— Dataset records —
**src/rtl/mshr_merge_file.sv**
```systemverilog
module mshr_merge_file #(
  parameter int NUM_ENTRIES = 32,
  parameter int NUM_SLOTS   = 8,
  parameter int ADDR_W      = 26,
  parameter int WARP_W      = 6,
  localparam int IDX_W  = $clog2(NUM_ENTRIES),
  localparam int SLOT_W = (NUM_SLOTS > 1) ? $clog2(NUM_SLOTS) : 1,
  localparam int CNT_W  = $clog2(NUM_SLOTS + 1)
) (
  input  logic              clk,
  input  logic              rst_n,
  input  logic              req_valid,
  input  logic [ADDR_W-1:0] req_addr,
  input  logic [WARP_W-1:0] req_warp,
  output logic              req_stall,
  output logic              merge_pulse,
  output logic              alloc_pulse,
  output logic              entry_full_stall,
  output logic              merger_full_stall,
  output logic              mem_req_valid,
  output logic [ADDR_W-1:0] mem_req_addr,
  output logic [IDX_W-1:0]  mem_req_idx,
  input  logic              fill_valid,
  input  logic [IDX_W-1:0]  fill_idx,
  output logic              fill_ready,
  output logic              wake_valid,
  output logic [WARP_W-1:0] wake_warp
);

  logic [NUM_ENTRIES-1:0] live;
  logic [ADDR_W-1:0]      line_q [NUM_ENTRIES];
  logic [CNT_W-1:0]       cnt_q  [NUM_ENTRIES];
  logic [WARP_W-1:0]      warp_q [NUM_ENTRIES][NUM_SLOTS];

  logic              draining;
  logic [IDX_W-1:0]  drain_idx;
  logic [SLOT_W-1:0] rd_ptr;

  logic             hit, any_free, slots_full, last_slot, fill_take;
  logic [IDX_W-1:0] hit_idx, free_idx;

  always_comb begin
    hit = 1'b0;
    hit_idx = '0;
    for (int e = 0; e < NUM_ENTRIES; e++)
      if (live[e] && !(draining && drain_idx == IDX_W'(e)) && line_q[e] == req_addr) begin
        hit = 1'b1;
        hit_idx = IDX_W'(e);
      end
    any_free = 1'b0;
    free_idx = '0;
    for (int e = NUM_ENTRIES - 1; e >= 0; e--)
      if (!live[e]) begin
        any_free = 1'b1;
        free_idx = IDX_W'(e);
      end
  end

  assign slots_full        = cnt_q[hit_idx] == CNT_W'(NUM_SLOTS);
  assign merger_full_stall = req_valid & hit & slots_full;
  assign merge_pulse       = req_valid & hit & ~slots_full;
  assign alloc_pulse       = req_valid & ~hit & any_free;
  assign entry_full_stall  = req_valid & ~hit & ~any_free;
  assign req_stall         = merger_full_stall | entry_full_stall;

  assign mem_req_valid = alloc_pulse;
  assign mem_req_addr  = req_addr;
  assign mem_req_idx   = free_idx;

  assign fill_ready = ~draining;
  assign fill_take  = fill_valid & ~draining & live[fill_idx];
  assign wake_valid = draining;
  assign wake_warp  = warp_q[drain_idx][rd_ptr];
  assign last_slot  = CNT_W'(rd_ptr) == cnt_q[drain_idx] - CNT_W'(1);

  always_ff @(posedge clk) begin
    if (!rst_n) begin
      live      <= '0;
      draining  <= 1'b0;
      drain_idx <= '0;
      rd_ptr    <= '0;
      for (int e = 0; e < NUM_ENTRIES; e++) begin
        line_q[e] <= '0;
        cnt_q[e]  <= '0;
        for (int s = 0; s < NUM_SLOTS; s++) warp_q[e][s] <= '0;
      end
    end else begin
      if (alloc_pulse) begin
        live[free_idx]      <= 1'b1;
        line_q[free_idx]    <= req_addr;
        cnt_q[free_idx]     <= CNT_W'(1);
        warp_q[free_idx][0] <= req_warp;
      end
      if (merge_pulse) begin
        warp_q[hit_idx][cnt_q[hit_idx][SLOT_W-1:0]] <= req_warp;
        cnt_q[hit_idx] <= cnt_q[hit_idx] + CNT_W'(1);
      end
      if (draining) begin
        if (last_slot) begin
          draining        <= 1'b0;
          live[drain_idx] <= 1'b0;
        end else begin
          rd_ptr <= rd_ptr + SLOT_W'(1);
        end
      end else if (fill_take) begin
        draining  <= 1'b1;
        drain_idx <= fill_idx;
        rd_ptr    <= '0;
      end
    end
  end

endmodule

```
**config.mk**
```make
export PLATFORM = sky130hd
export DESIGN_NAME = mshr_merge_file
export DESIGN_NICKNAME = d
export VERILOG_FILES = /design/src/rtl/mshr_merge_file.sv
export SDC_FILE = /design/constraint.sdc
export NUM_CORES = 2
export LEC_CHECK = 0
export BUFFER_PORTS_ARGS = -buffer_cell sky130_fd_sc_hd__buf_4
export CORE_MARGIN = 5
export CORE_UTILIZATION = 60
export CTS_CLUSTER_DIAMETER = 60
export DETAILED_ROUTE_END_ITERATION = 12
export PLACE_DENSITY = 0.76
export SYNTH_ARGS = -nofsm -noshare
export SYNTH_HDL_FRONTEND = slang
export SYNTH_SLANG_ARGS = --single-unit
export TNS_END_PERCENT = 1
```
**constraint.sdc**
```tcl
create_clock -name clk -period 11.2 [get_ports clk]
set_input_delay 0.56 -clock clk [delete_from_list [all_inputs] [get_ports clk]]
set_output_delay 0.56 -clock clk [all_outputs]
set_load 0.01 [all_outputs]
```
==> impl_metrics.tcl <==
set metrics [dict create \
    cp_data_required_time_ps 11720 \
    netSwitchingFraction 0.236 \
    ant_nets 0 \
    cts_resized 0 \
    ios 86 \
    fin_ws_ps 1590 \
    grt_pass1_wl_mm 560 \
    die-area_um2 222000 \
    die_x_um 472 \
    maxCapViolCount 0 \
    yosysUniqueCellTypes 103 \
    hpwlAfterDp_mm 234 \
    placed_cells 11452 \
    clock-root-buffer "clkbuf_16" \
    finalNetCount 8965 \
    fin_skew_ps 77.8 \
    tightestPinTransition_ps 1320 \
    cts_buffers 287 \
    synth_top_cell_by_area "edfxtp_1" \
    vias 86296 \
    ir_drop_mv 0.196 \
    cp-start-kind "flip-flop" \
    syn_inst 9424 \
    combPwrFrac 0.080 \
    antenna_found_initial 15 \
    design.core.area_um2 212000 \
    worstPathArrival_ps 10130 \
    fin_crit_ps 9610 \
    cts_setup_buffers 0 \
    drive_gt1_frac 0.205 \
    synth_flop_cell "edfxtp_1" \
    grt_pass1_vias 82985 \
    grtUsageTotal 0.336 \
    p_leak_uw 0.0449 \
    via_per_inst 7.21 \
    start_util 0.603 \
    worst-path-max-fanout 129 \
    first_pass_iters 6 \
    worstSetupPathType "reg -> reg" \
    synth.area.top_cells "edfxtp_1 (59%), mux4_2 (9.9%), and3_1 (4.5%), xnor2_1 (4.5%), nor3_1 (4.1%)" \
    overflow 0 \
    synth.avg_cell_area_um2 13.6 \
    cts.reportedPaths.clkPinSlew_ps 60 \
    holdBufCountCts 0 \
    pre_cts_ws_ps 1890 \
    p_clk_frac 0.409 \
    nFillCells 14662 \
    rows 169 \
    rsz0062_at_grt "no" \
    grt_max_degree 239 \
    final_area_um2 138000 \
    drv_slew 0 \
    setup_viol 0 \
    power_density_nw_per_um2 157 \
    ys_ff_latch 2542 \
    synth_nets 9469 \
    drc 0 \
    yosysSeqAreaShare 0.594 \
    place.gp.congestion 1.03 \
    synth-edff-count 2496 \
    port_buffers 85 \
    drtIter0Drc 13789 \
    dpl_cell_area_um2 129000 \
    syn_area_um2 128000 \
    power_frac_seq 0.510 \
    async_flop_share 0 \
    cts_sinks 2542 \
    synth_commonest_cells "edfxtp_1 (2496), nor3_1 (1038), and3_1 (919), clkbuf_1 (719), xnor2_1 (655)" \
    yosysWarnings 0 \
    drt_wl_total_mm 380 \
    fmax_mhz 104 \
    die_y_um 472 \
    period_share 0.858 \
    area_growth_pct 8.07 \
    wire_per_inst_um 31.8 \
    whs_ps 82.5 \
    synthMostInstantiatedCell "edfxtp_1" \
    status "completed" \
    multi_input_area_um2 46800 \
    maxSlewHeadroom 0.117 \
    fin_cells 11964 \
    p_int_uw 16600 \
    htreeDepth 5 \
    cts_buffer_depth 4 \
    seqCellArea_um2 75900 \
    hold_viol 0 \
    critPathCaptureType "flip-flop" \
    netlist.area_leader.share 0.586 \
    setup-tns-final_ps 0 \
    p_sw_uw 5140 \
    clk_latency_ps 940 \
    hp-class "in -> reg" \
    cts_tree "done" \
]
[final cells by class]
type                            count  share of cell area
Timing Repair Buffer              364              0.0217
Antenna cell                       19            0.000344
Clock buffer                      367              0.0557
Tap cell                         2821              0.0256
Sequential cell                  2542               0.549
Multi-Input combinational cell   5695               0.339
Inverter                           30             0.00114
Clock inverter                    126             0.00701
[critical path, stage by stage (launching register included)]
cell	delay (ps)
dfxtp_1	500
nand3b_1	800
nor2_1	630
nor2_1	110
nand4_1	420
nand4_1	570
or3_1	650
nor2_1	880
nand4_1	510
o32ai_1	250
mux2i_1	140
a21boi_1	440
o211ai_4	270
nand2_2	620
buf_4	340
mux2_8	640
buf_12	430
o21ai_0	690
[metrics by stage]
stage	total power (uW)	util
2_1_floorplan	12300	-
3_3_place_gp	12900	0.610
3_5_place_dp	13000	0.610
4_1_cts	21700	0.651
5_1_grt	22300	0.651
6_report	21700	0.651
[power groups by stage]
stage                     registers [uW]  logic [uW]  clock network, uW
after global placement             11300        1670                  0
after detailed placement           11300        1700                  0
after global routing               11100        1810               9340
after CTS                          11100        1710               8910
after floorplan                    11200        1150                  0
final                              11100        1750               8900
[per-layer routing]
layer	share of wire	routed length, um	global-route usage
met1	0.35	133000	0.454
met2	0.46	174000	0.514
met3	0.13	49000	0.0770
met4	0.063	24000	0.176
met5	0.00011	42	0
[cells by family (layout without fill, tap and decap cells)]
logic type,after synthesis,count (layout),synth area share
simple gates,3644,3644,0.172
other cells,0,19,0
xor+xnor,842,842,0.0577
compound gates,570,570,0.0289
fa+ha+maj,4,4,0.000392
mux,635,635,0.105
buf+inv,1187,887,0.0424
flops,2542,2542,0.594
[state kept, by name (all words and copies together) (netlist names), named ones only]
name,flops
cnt_q,128
drain_idx,5
line_q,832
live,32
rd_ptr,3
wake_valid,1
warp_q,1536
[path summary, 6_finish.rpt]
check / endpoint / from / slack [ps] / cells past startpoint
max: warp_q[10][28] / drain_idx[4] / 1590 / 17
min: flip-flop / fill_idx[3] / 80 / 3
max reg2reg: warp_q[10][28] / drain_idx[4] / 1590 / 17
min reg2reg: drain_idx[1] / drain_idx[1] / 580 / 2
[cell usage in the layout, fill, tap and decap left out, types with 13 or more instances in the layout]
cell type	count
edfxtp_1	2496
nor3_1	1037
and3_1	919
xnor2_1	654
mux4_2	560
nor3_2	392
buf_4	342
clkbuf_16	292
o21ai_0	253
nand4_1	246
nand2_1	237
nor2_1	224
nor4_1	221
xor2_1	187
and2_1	81
nand3_1	80
clkbuf_1	65
mux2i_1	61
a21oi_1	61
clkinv_2	49
clkinv_1	48
dfxtp_1	40
o221a_2	34
o21ai_2	33
o211ai_1	23
nand3b_1	23
inv_1	22
or4_2	21
buf_12	21
diode_2	19
or3_1	18
nand4b_1	17
nand2b_1	15
and4_1	15
or4_1	15
a21o_1	15
nor2b_1	13
a211oi_1	13
bufinv_16	13
Power figures use the tool's default switching activity.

— Assigned task —
What are the lines above, starting at the one with "[critical path, stage" and ending at the one with "[path summary, 6_finish.rpt]"? Give them again exactly, and only them.

— Answer section —
[critical path, stage by stage (launching register included)]
cell	delay (ps)
dfxtp_1	500
nand3b_1	800
nor2_1	630
nor2_1	110
nand4_1	420
nand4_1	570
or3_1	650
nor2_1	880
nand4_1	510
o32ai_1	250
mux2i_1	140
a21boi_1	440
o211ai_4	270
nand2_2	620
buf_4	340
mux2_8	640
buf_12	430
o21ai_0	690
[metrics by stage]
stage	total power (uW)	util
2_1_floorplan	12300	-
3_3_place_gp	12900	0.610
3_5_place_dp	13000	0.610
4_1_cts	21700	0.651
5_1_grt	22300	0.651
6_report	21700	0.651
[power groups by stage]
stage                     registers [uW]  logic [uW]  clock network, uW
after global placement             11300        1670                  0
after detailed placement           11300        1700                  0
after global routing               11100        1810               9340
after CTS                          11100        1710               8910
after floorplan                    11200        1150                  0
final                              11100        1750               8900
[per-layer routing]
layer	share of wire	routed length, um	global-route usage
met1	0.35	133000	0.454
met2	0.46	174000	0.514
met3	0.13	49000	0.0770
met4	0.063	24000	0.176
met5	0.00011	42	0
[cells by family (layout without fill, tap and decap cells)]
logic type,after synthesis,count (layout),synth area share
simple gates,3644,3644,0.172
other cells,0,19,0
xor+xnor,842,842,0.0577
compound gates,570,570,0.0289
fa+ha+maj,4,4,0.000392
mux,635,635,0.105
buf+inv,1187,887,0.0424
flops,2542,2542,0.594
[state kept, by name (all words and copies together) (netlist names), named ones only]
name,flops
cnt_q,128
drain_idx,5
line_q,832
live,32
rd_ptr,3
wake_valid,1
warp_q,1536
[path summary, 6_finish.rpt]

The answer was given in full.